$ cat src/mc_config.svh
/*
 * Size limits of the matrix engine.
 * MC_MEM_DEPTH must equal MC_MAX_SIDE squared.
 * MC_ADDR_W must be log2 of MC_MEM_DEPTH.
 */
`ifndef MC_CONFIG_SVH
`define MC_CONFIG_SVH

// element width, values kept below 2^31-1
`define MC_DATA_W 31

`define MC_MAX_SIDE 16

`define MC_MEM_DEPTH 256
`define MC_ADDR_W 8

`endif

$ cat src/mc_op_pkg.sv
/*
 * Command encodings used by the controller and the address mapper.
 * MULT is listed only so that the opcode values stay fixed.
 * Codes 6 and 7 are reserved and have no name.
 */
package mc_op_pkg;

	typedef enum logic [2:0] {
		SETUP     = 3'd0,
		ADDITION  = 3'd1,
		MULT      = 3'd2,
		TRANSPOSE = 3'd3,
		MIRROR    = 3'd4,
		ROTATE    = 3'd5
	} action_t;

	// side = 2 << code
	typedef logic [1:0] size_code_t;

endpackage

$ cat src/mc_mem_pkg.sv
/*
 * Storage types of the matrix engine.
 * Elements are stored row-major, so row r and column c sit at r*side+c.
 */
`include "mc_config.svh"

package mc_mem_pkg;

	// one matrix element
	typedef logic [`MC_DATA_W-1:0] elem_t;

	// element address in either memory
	typedef logic [`MC_ADDR_W-1:0] addr_t;

endpackage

--------

### What the task asks:
Output only the lines from the one containing "sit at r*side+c." through the end of the material, please, exactly as they appear.

### The answer:
 * Elements are stored row-major, so row r and column c sit at r*side+c.
 */
`include "mc_config.svh"

package mc_mem_pkg;

	// one matrix element
	typedef logic [`MC_DATA_W-1:0] elem_t;

	// element address in either memory
	typedef logic [`MC_ADDR_W-1:0] addr_t;

endpackage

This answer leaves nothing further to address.